Each topic is automatically mapped to a table with some metadata fields added, like the watermark in the form of $rowtime field, which is mapped to the Kafka record timestamp. To see it, run describe extended table_name; With watermarking. arriving event records will be ingested roughly in order with respect to the $rowtime time attribute field.

Mapping from Kafka record timestamp and table $rowtime

The Kafka record timestamp is automatically mapped to the $rowtime attribute, which is a read only field.

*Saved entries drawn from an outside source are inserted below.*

<file path="src/rtl/frame_alloc_pkg.sv">
package frame_alloc_pkg;
  typedef enum logic [1:0] {
    DEC_HOLD   = 2'd0,
    DEC_GROW   = 2'd1,
    DEC_SHRINK = 2'd2
  } alloc_dec_e;
endpackage

</file>
<file path="src/rtl/fa_window_count.sv">
module fa_window_count #(
  parameter int WINDOW = 50,
  localparam int WIN_W = $clog2(WINDOW + 1)
) (
  input  logic             clk,
  input  logic             rst,
  input  logic             acc_vld,
  input  logic             acc_miss,
  output logic             full_o,
  output logic [WIN_W-1:0] miss_cnt_o
);
  logic [WIN_W-1:0] acc_q;
  logic [WIN_W-1:0] miss_q;

  assign full_o     = (acc_q == WIN_W'(WINDOW));
  assign miss_cnt_o = miss_q;

  always_ff @(posedge clk) begin
    if (rst) begin
      acc_q  <= '0;
      miss_q <= '0;
    end else if (full_o) begin
      acc_q  <= WIN_W'(acc_vld);
      miss_q <= WIN_W'(acc_vld & acc_miss);
    end else if (acc_vld) begin
      acc_q  <= acc_q + 1'b1;
      miss_q <= miss_q + WIN_W'(acc_miss);
    end
  end


  win_bound_chk: assert property (@(posedge clk) disable iff (rst)
    (acc_q <= WIN_W'(WINDOW)) && (miss_q <= acc_q));


  win_restart_chk: assert property (@(posedge clk) disable iff (rst)
    (full_o && acc_vld) |=> (acc_q == WIN_W'(1)));
endmodule

</file>
<file path="src/rtl/fa_ratio_judge.sv">
module fa_ratio_judge
  import frame_alloc_pkg::*;
#(
  parameter int WINDOW = 50,
  parameter int HI_PCT = 60,
  parameter int LO_PCT = 20,
  localparam int WIN_W = $clog2(WINDOW + 1),
  localparam int PW    = WIN_W + 7
) (
  input  logic [WIN_W-1:0] miss_cnt,
  output alloc_dec_e       dec_o
);
  localparam logic [PW-1:0] HI_LIM = PW'(HI_PCT * WINDOW);
  localparam logic [PW-1:0] LO_LIM = PW'(LO_PCT * WINDOW);

  logic [PW-1:0] scaled;

  always_comb begin
    scaled = PW'(miss_cnt) * PW'(100);
    if (scaled > HI_LIM)      dec_o = DEC_GROW;
    else if (scaled < LO_LIM) dec_o = DEC_SHRINK;
    else                      dec_o = DEC_HOLD;
  end
endmodule

</file>
<file path="src/rtl/fa_alloc_reg.sv">
module fa_alloc_reg
  import frame_alloc_pkg::*;
#(
  parameter int ALLOC_MIN  = 2,
  parameter int ALLOC_MAX  = 16,
  parameter int ALLOC_INIT = 8,
  localparam int ALLOC_W = $clog2(ALLOC_MAX + 1)
) (
  input  logic               clk,
  input  logic               rst,
  input  logic               decide,
  input  alloc_dec_e         dec,
  output logic [ALLOC_W-1:0] alloc_o,
  output logic               grow_o,
  output logic               shrink_o
);
  logic can_grow, can_shrink;

  assign can_grow   = (alloc_o < ALLOC_W'(ALLOC_MAX));
  assign can_shrink = (alloc_o > ALLOC_W'(ALLOC_MIN));

  always_ff @(posedge clk) begin
    if (rst) begin
      alloc_o  <= ALLOC_W'(ALLOC_INIT);
      grow_o   <= 1'b0;
      shrink_o <= 1'b0;
    end else begin
      grow_o   <= 1'b0;
      shrink_o <= 1'b0;
      if (decide && dec == DEC_GROW && can_grow) begin
        alloc_o <= alloc_o + 1'b1;
        grow_o  <= 1'b1;
      end else if (decide && dec == DEC_SHRINK && can_shrink) begin
        alloc_o  <= alloc_o - 1'b1;
        shrink_o <= 1'b1;
      end
    end
  end


  alloc_range_chk: assert property (@(posedge clk) disable iff (rst)
    (alloc_o >= ALLOC_W'(ALLOC_MIN)) && (alloc_o <= ALLOC_W'(ALLOC_MAX)));


  pulse_excl_chk: assert property (@(posedge clk) disable iff (rst)
    !(grow_o && shrink_o));


  grow_step_chk: assert property (@(posedge clk) disable iff (rst)
    grow_o |-> (alloc_o == ALLOC_W'($past(alloc_o) + 1'b1)));


  shrink_step_chk: assert property (@(posedge clk) disable iff (rst)
    shrink_o |-> (alloc_o == ALLOC_W'($past(alloc_o) - 1'b1)));


  alloc_quiet_chk: assert property (@(posedge clk) disable iff (rst)
    (!grow_o && !shrink_o) |-> $stable(alloc_o));
endmodule

</file>
<file path="src/rtl/fa_total_count.sv">
module fa_total_count #(
  parameter int TOT_W = 16
) (
  input  logic             clk,
  input  logic             rst,
  input  logic             acc_vld,
  input  logic             acc_miss,
  output logic [TOT_W-1:0] tot_acc_o,
  output logic [TOT_W-1:0] tot_repl_o
);
  always_ff @(posedge clk) begin
    if (rst) begin
      tot_acc_o  <= '0;
      tot_repl_o <= '0;
    end else if (acc_vld) begin
      tot_acc_o  <= tot_acc_o + 1'b1;
      tot_repl_o <= tot_repl_o + TOT_W'(acc_miss);
    end
  end


  miss_gate_chk: assert property (@(posedge clk) disable iff (rst)
    !acc_vld |=> $stable(tot_repl_o) && $stable(tot_acc_o));
endmodule

</file>
<file path="src/rtl/frame_alloc_ctrl.sv">
module frame_alloc_ctrl
  import frame_alloc_pkg::*;
#(
  parameter int WINDOW     = 50,
  parameter int HI_PCT     = 60,
  parameter int LO_PCT     = 20,
  parameter int ALLOC_MIN  = 2,
  parameter int ALLOC_MAX  = 16,
  parameter int ALLOC_INIT = 8,
  parameter int TOT_W      = 16,
  localparam int ALLOC_W   = $clog2(ALLOC_MAX + 1),
  localparam int WIN_W     = $clog2(WINDOW + 1)
) (
  input  logic               clk,
  input  logic               rst,
  input  logic               acc_vld,
  input  logic               acc_miss,
  output logic [ALLOC_W-1:0] alloc_o,
  output logic               grow_o,
  output logic               shrink_o,
  output logic [TOT_W-1:0]   tot_acc_o,
  output logic [TOT_W-1:0]   tot_repl_o
);
  logic             win_full;
  logic [WIN_W-1:0] win_miss;
  alloc_dec_e       dec;

  fa_window_count #(.WINDOW(WINDOW)) u_win (
    .clk        (clk),
    .rst        (rst),
    .acc_vld    (acc_vld),
    .acc_miss   (acc_miss),
    .full_o     (win_full),
    .miss_cnt_o (win_miss)
  );

  fa_ratio_judge #(.WINDOW(WINDOW), .HI_PCT(HI_PCT), .LO_PCT(LO_PCT)) u_judge (
    .miss_cnt (win_miss),
    .dec_o    (dec)
  );

  fa_alloc_reg #(
    .ALLOC_MIN(ALLOC_MIN), .ALLOC_MAX(ALLOC_MAX), .ALLOC_INIT(ALLOC_INIT)
  ) u_alloc (
    .clk      (clk),
    .rst      (rst),
    .decide   (win_full),
    .dec      (dec),
    .alloc_o  (alloc_o),
    .grow_o   (grow_o),
    .shrink_o (shrink_o)
  );

  fa_total_count #(.TOT_W(TOT_W)) u_tot (
    .clk        (clk),
    .rst        (rst),
    .acc_vld    (acc_vld),
    .acc_miss   (acc_miss),
    .tot_acc_o  (tot_acc_o),
    .tot_repl_o (tot_repl_o)
  );


  pulse_after_full_chk: assert property (@(posedge clk) disable iff (rst)
    (grow_o || shrink_o) |-> $past(win_full));
endmodule

</file>
<file path="config.mk">
export PLATFORM = sky130hd
export DESIGN_NAME = frame_alloc_ctrl
export DESIGN_NICKNAME = d
export VERILOG_FILES = /design/src/rtl/frame_alloc_pkg.sv /design/src/rtl/fa_window_count.sv /design/src/rtl/fa_ratio_judge.sv /design/src/rtl/fa_alloc_reg.sv /design/src/rtl/fa_total_count.sv /design/src/rtl/frame_alloc_ctrl.sv
export SDC_FILE = /design/constraint.sdc
export NUM_CORES = 1
export LEC_CHECK = 0
export BUFFER_PORTS_ARGS = -buffer_cell sky130_fd_sc_hd__buf_2
export CAP_MARGIN = 40
export CORE_MARGIN = 5
export CORE_UTILIZATION = 51
export DETAILED_ROUTE_END_ITERATION = 7
export PLACE_DENSITY = 0.77
export SLEW_MARGIN = 20
export SYNTH_ARGS = -nofsm -noshare
export SYNTH_HDL_FRONTEND = slang
export SYNTH_SLANG_ARGS = --single-unit
</file>
<file path="constraint.sdc">
create_clock -name clk -period 3.75 [get_ports clk]
set_clock_uncertainty 0.05 [all_clocks]
set_input_delay 0.75 -clock clk [delete_from_list [all_inputs] [get_ports clk]]
set_output_delay 0.75 -clock clk [all_outputs]
set_load 0.01 [all_outputs]
</file>
== Word level (Yosys, flattened, before mapping) ==
Index checks and enable logic that the tools add are counted.

* Flip-flop bits (word level): 51
* Input bits: 4
* Output and inout bits: 39
* Word-level logic and storage cells: 41

* Add/sub/neg operators: 6
* Multiply operators: 1
* $lt $le $gt $ge: 4
* Eq/ne operators: 3
* Mux-type cells: 10
* Bitwise logic cells: 1
* Reduce and logical (&&, ||, !) cells: 8

{| class="wikitable"
|+ Operator list
! kind !! count
|-
| adder 16 x 1 -> 16 bit || 1
|-
| adder 16 x 1 -> 16 bit (second input constant) || 1
|-
| greater-than comparator 13 x 12 -> 1 bit (second input constant) || 1
|-
| less-than comparator 13 x 10 -> 1 bit (second input constant) || 1
|-
| 2-to-1 mux 6 bit || 2
|-
| multiplier 6 x 5 -> 11 bit (second input constant) || 1
|-
| 2-to-1 mux 5 bit || 2
|-
| adder 6 x 1 -> 6 bit || 1
|-
| adder 6 x 1 -> 6 bit (second input constant) || 1
|-
| equality test 6 bit (second input constant) || 1
|-
| adder 5 x 1 -> 5 bit (second input constant) || 1
|-
| greater-than comparator 5 x 2 -> 1 bit (second input constant) || 1
|-
| less-than comparator 5 bit (second input constant) || 1
|-
| subtractor 5 x 1 -> 5 bit (second input constant) || 1
|-
| logical AND 1 bit || 4
|-
| 2-to-1 mux 1 bit || 4
|-
| 2-to-1 mux 2 bit || 2
|-
| nonzero test 2 bit || 2
|-
| OR reduction 2 bit || 2
|-
| equality test 2 x 1 -> 1 bit (second input constant) || 1
|-
| equality test 2 bit (second input constant) || 1
|-
| AND 1 bit || 1
|}

== Logic depth before layout (Yosys ltp) ==
* Word-level depth: 9
* Depth in mapped cells: 20
* Gate-level depth less buffers: 19

== By module ==
A second synthesis with hierarchy kept.

* Cells, all modules: 335
* Area, all modules: 3,089.2 µm²

{| class="wikitable"
|+ Modules (own cells, without submodules)
! module !! times used !! cells an instance !! area each (µm²) !! seq. area each (µm²)
|-
| fa_total_count || 1 || 178 || 1,585.3 || 640.6
|-
| fa_window_count || 1 || 62 || 575.6 || 240.2
|-
| fa_ratio_judge || 1 || 58 || 530.5 || 0.0
|-
| fa_alloc_reg || 1 || 37 || 397.9 || 140.1
|}

== Worst setup path before layout ==
OpenSTA, ideal clock, no wires.

* Kind: register to register
* Start point: register u_win.miss_q[1] (netlist: u_win.miss_cnt_o[1])
* End point: register u_alloc.alloc_o[4]
* Library setup time: 91 ps
* Arrival: 4,001 ps
* Data required time: 3,609 ps
* Slack: -392 ps
* Stages on the path, launching flop included: 20
* Buffers on the path: 1
* Clock period less this slack: 4,142 ps
* Cell sequence: dfxtp_1 inv_1 ha_1 ha_1 ha_1 fa_1 a211oi_2 o21ai_0 a21oi_1 xnor2_1 a211o_1 buf_6 clkinv_2 fa_1 inv_1 a21o_1 a21oi_1 a211oi_1 a211oi_1 a311oi_1

* Cells in the longest elaborated chain, start to end: 8
* Elaborated cells on any way between the ends: 13
* Those cells by class: 1 x mul; 2 x order compare; 2 x eq/ne; 3 x mux; 5 x reduce/logical

{| class="wikitable"
|+ RTL lines
! what !! RTL line !! RTL
|-
| from (decl) || fa_window_count.sv:13 || <nowiki>logic [WIN_W-1:0] miss_q;</nowiki>
|-
| from (signal assigned) || fa_window_count.sv:24 || <nowiki>miss_q <= WIN_W'(acc_vld & acc_miss);</nowiki>
|-
| from (signal assigned) || fa_window_count.sv:27 || <nowiki>miss_q <= miss_q + WIN_W'(acc_miss);</nowiki>
|-
| multiplier 6 x 5 -> 11 bit * || fa_ratio_judge.sv:19 || <nowiki>scaled = PW'(miss_cnt) * PW'(100);</nowiki>
|-
| less-than comparator 13 x 10 -> 1 bit || fa_ratio_judge.sv:21 || <nowiki>else if (scaled < LO_LIM) dec_o = DEC_SHRINK;</nowiki>
|-
| 2-to-1 mux 2 bit || fa_ratio_judge.sv:21 ||
|-
| 2-to-1 mux 2 bit * || fa_ratio_judge.sv:20 || <nowiki>if (scaled > HI_LIM) dec_o = DEC_GROW;</nowiki>
|-
| equality test 2 x 1 -> 1 bit or equality test 2 bit (tied branches) || fa_alloc_reg.sv:30, fa_alloc_reg.sv:33 ||
|-
| logical AND 1 bit, on equally long branches (2 in series) || fa_alloc_reg.sv:30, fa_alloc_reg.sv:33 ||
|-
| 2-to-1 mux 5 bit or nonzero test 2 bit (tied branches) || n/a ||
|-
| to (signal assigned) || fa_alloc_reg.sv:24 || <nowiki>alloc_o <= ALLOC_W'(ALLOC_INIT);</nowiki>
|-
| to (signal assigned) || fa_alloc_reg.sv:31 || <nowiki>alloc_o <= alloc_o + 1'b1;</nowiki>
|-
| to (signal assigned) || fa_alloc_reg.sv:34 || <nowiki>alloc_o <= alloc_o - 1'b1;</nowiki>
|-
| to (decl) || fa_alloc_reg.sv:13 || <nowiki>output logic [ALLOC_W-1:0] alloc_o,</nowiki>
|}

Every way passes the cells marked *; elsewhere a longest branch is shown, timed or not.
A chain may end at the register's enable or synchronous reset.

== Worst setup path after layout ==
* Start point: register u_win.miss_q[2] (netlist: u_win.miss_cnt_o[2])
* End point: register u_alloc.alloc_o[4]

The elaborated chain is that of the path after synthesis.

==> metrics.txt <==
count of pins over their slew limit 0; leakage power 1.688 nW; Final Setup Violations 2; async set-reset flop share out of synthesis 0%; DRC viols 0; cts bufs inserted 5; relative slew slack 49.50%; WP data required 3.91 ns; fmax 0.2592 GHz; post-synthesis register bit count 51; Syn Area/Cell 9.175 um^2; CTS Hold Bufs 0; initial drt markers 128; CP Capture Type flip-flop; Switch Pwr 224.7 uW; crit path DAT 4.01 ns; WS Path Type reg2reg; non-filler cells, final 455; DRT Pass-1 Iters 4; via count of the first global-routing pass 2,429; largest net degree at the start of global routing 43; ratio of cells with drive above 1 in the final layout 34.99%; switching share of power 23.29%; worst slack at placement -0.3269 ns; Setup WS post-layout -0.1078 ns; Clock power frac 36.4%; setup TNS -0.1633 ns; Commonest cells post-synth nor2_1, dfxtp_1, xor2_1; Netlist cell types 41; RSZ-0062 raised after global routing yes; Yosys warning total 0; Tot GR Track Use 18.37%; vias 2,428; remaining antenna violation count 0; Slew @ Worst Pin 0.7575 ns; cell taking the most area after synthesis dfxtp_1; standard-cell rows 27; core area 0.005473 mm^2; global-route wire length before repair 10,980 um; Worst-path clk slew 0.10 ns; top cells by area, synth dfxtp_1, ha_1, xor2_1; post-synth top area share 35.66%; CTS tree yes; initial antenna violation count 0; Die Y 84.92 um; I/O pin count 43; hold slack 0.4766 ns; CP Launch Type flip-flop; Seq/Total Area, Yosys 35.66%; pwr/cell area 252.0 mW/mm^2; DR WL/cell 14.57 um; CTS H-Tree Depth 2; Worst-Skew Late Latency 0.30 ns; final hold violations 0; final net count 423; Layout area overhead 33.74%; Post-Route WL 6630 um; failing checks negative setup slack; cell count after synthesis 312; placed insts 437; outcome complete, but fails checks; clock tree buffer depth 2; width of the die 84.92 um; final worst path period share 102.9%; internal power 740.1 uW; Final min period 3.858 ns; CP max FO 6; Max Cap Violations 0; maximum VDD drop 307.6 uV; PortBufs 42; Flop pwr share 57.5%; top-count cell post-synth nor2_1; Num Clock Sinks 51; number of synthesized flops with an enable pin 0; ys flop type dfxtp_1; grt ovf 0; Layout Cell Area excl Fill 0.003829 mm^2; GPL Wtd Cong 0.8770; Initial Util 52.31%; class of the worst hold path reg2reg; number of vias per cell 5.336; Mapped Area 0.002863 mm^2; die area 0.007211 mm^2; n_diodes 0; Syn Nets 352; dpl cell area 0.003491 mm^2; Combinational Power Share 6.2%; clk root buf clkbuf_8; dpl hpwl 4675 um
-- per-layer routing --
layer / wire (um) / vias up / GRT usage (%)
met5: 0 / - / 0
met4: 109 / 0 / 5.324
met3: 218 / 10 / 3.398
met2: 3287 / 43 / 31.46
met1: 3014 / 1170 / 23.60
li1: - / 1205 / -
-- registers in the layout (all words and copies together), names as in the netlist --
signal            count
u_alloc.alloc_o       5
u_alloc.grow_o        1
u_alloc.shrink_o      1
u_tot.tot_acc_o      16
u_tot.tot_repl_o     16
u_win.acc_q           6
u_win.miss_cnt_o      6
-- timing repair --
item / in CTS / in global routing
endpoints found under the setup margin: 3 / 2
buffers inserted: 7 / 4
gates resized for setup: 21 / 4
pin swaps: 18 / 9
-- layout by cell type, fill, tap and decap left out, types with 2 or more instances in the layout --
master	netlist	final
nand3_1	12	12
clkbuf_8	0	5
dfxtp_1	51	47
dfxtp_4	0	3
and2_1	3	2
buf_2	0	42
nor3_1	4	3
a21oi_1	7	4
o21ai_1	1	2
xor2_1	35	35
inv_2	0	2
nor2_1	54	54
ha_1	34	13
nor3b_1	2	2
inv_1	10	7
nand2_1	18	18
a211oi_2	3	3
and4_1	4	4
xnor2_1	11	10
a211oi_4	0	2
nand4_1	8	8
a21oi_2	0	3
o21ai_0	4	3
a31oi_1	2	2
mux2i_1	4	4
fa_2	0	2
a21o_1	2	2
and3_1	10	10
buf_4	0	35
ha_4	0	21
-- power by group through the flow --
stage	clock network (mW)	logic (mW)	registers, mW
final	0.351	0.0596	0.554
after CTS	0.353	0.0588	0.554
after global placement	0	0.0528	0.568
after detailed placement	0	0.0547	0.568
after floorplan	0	0.0375	0.569
after global routing	0.383	0.0667	0.556
-- cell type report --
type                       instances  area (um^2)
multi-input combinational        237         2086
fill                             447         1644
sequential                        51         1033
timing repair buffer              77        473.0
clock buffer                       6        93.84
tap                               72        90.09
inverter                          11        45.04
clock inverter                     1        7.507
-- worst max-delay path, cell delays in order (launching register included) --
cell and delay, ns:
dfxtp_4 0.39, inv_4 0.04, ha_4 0.23, ha_4 0.27
ha_4 0.21, fa_2 0.38, a211oi_4 0.28, nor2_1 0.09
xor2_1 0.24, o21ai_2 0.12, a211o_4 0.39, clkinv_2 0.08
fa_2 0.19, inv_1 0.04, a21o_1 0.17, a21oi_2 0.16
buf_4 0.15, a211oi_2 0.06, a311oi_1 0.22
-- per-stage QoR --
step / util (%) / power [mW]
floorplan: - / 0.6067
global placement: 63.79 / 0.6203
detailed placement: 63.79 / 0.6232
CTS: 69.04 / 0.9658
global route: 69.96 / 1.006
finish: 69.96 / 0.9648
-- logic make-up (layout without fill, tap and decap cells) --
kind of cell,after synthesis,in the layout,share of synthesized area [%]
fa+ha+maj,36,36,16.26
flops,51,51,35.66
xor+xnor,46,46,14.07
mux,5,5,1.792
buf+inv,24,95,3.453
simple gates,118,118,19.54
compound gates,32,32,9.222
-- path summary, 6_finish.rpt --
check	from	cells past startpoint	endpoint	slack, ns
worst max-delay path	u_win.miss_cnt_o[2]$_SDFFE_PP0P_	18	u_alloc.alloc_o[4]$_SDFFE_PP0P_	-0.11
worst min register to register	u_tot.tot_repl_o[15]$_SDFFE_PP0P_	2	u_tot.tot_repl_o[15]$_SDFFE_PP0P_	0.48
worst max register to register	u_win.miss_cnt_o[2]$_SDFFE_PP0P_	18	u_alloc.alloc_o[4]$_SDFFE_PP0P_	-0.11
worst min-delay path	u_tot.tot_repl_o[15]$_SDFFE_PP0P_	2	u_tot.tot_repl_o[15]$_SDFFE_PP0P_	0.48
Note: power is estimated with default switching activity, not from simulation.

Using this field we can order the record by arrival time:

select 'flight_id', 'aircraft_id', 'status', $rowtime
from Aircrafts
order by $rowtime;
How to run Confluent Cloud for Flink?

See the note, but can be summarized as: 1/ create a stream processing compute pool in the same environment and region as the Kafka cluster, 2/ use Console or CLI (flink shell) to interact with topics.

confluent flink quickstart --name my-flink-sql --max-cfu 10 --region us-west-2 --cloud aws
Running Confluent Cloud Kafka with local Flink

The goal is to demonstrate how to get a cluster created in an existing Confluent Cloud environment and then send message via FlinkFaker using local table to Kafka topic:

The scripts and readme .

Reading from a topic specific offsets
ALTER TABLE table_name SET (
    'scan.startup.mode' = 'specific-offsets',
    'scan.startup.specific-offsets' = 'partition:0,offset:25; partition:1,offset:10'
);
-- Returns from offsets 26 and 11
SELECT * FROM table_name;
create a long running SQL with cli

Get or create a service account.

confluent iam service-account create my-service-account --description "new description"
confluent iam service-account list
confluent iam service-account describe <id_of_the_sa>
confluent flink statement create my-statement --sql "SELECT * FROM my-topic;" --compute-pool <compute_pool_id> --service-account sa-123456 --database my-cluster
Assess the current flink statement running in Confluent Cloud

To assess which jobs are still running, which jobs failed, and which stopped, we can use the user interface, go to the Flink console > . Or the confluent CLI:

confluent environment list
confluent flink compute-pool list
confluent flink statement list --cloud aws --region us-west-2 --environment <your env-id> --compute-pool <your pool id>

Quick personal demo on Confluent Cloud

Using the data generator and the confluent flink shell

  • Login to Confluent using cli
  • Be sure to use the environment with the compute pool:
confluent environment list
confluent environment use <env_id>
confluent flink compute-pool list
# get the region and cloud and the current max CFU
confluent flink compute-pool use <pool_id>
  • Start on of the Datagen in the Confluent Console.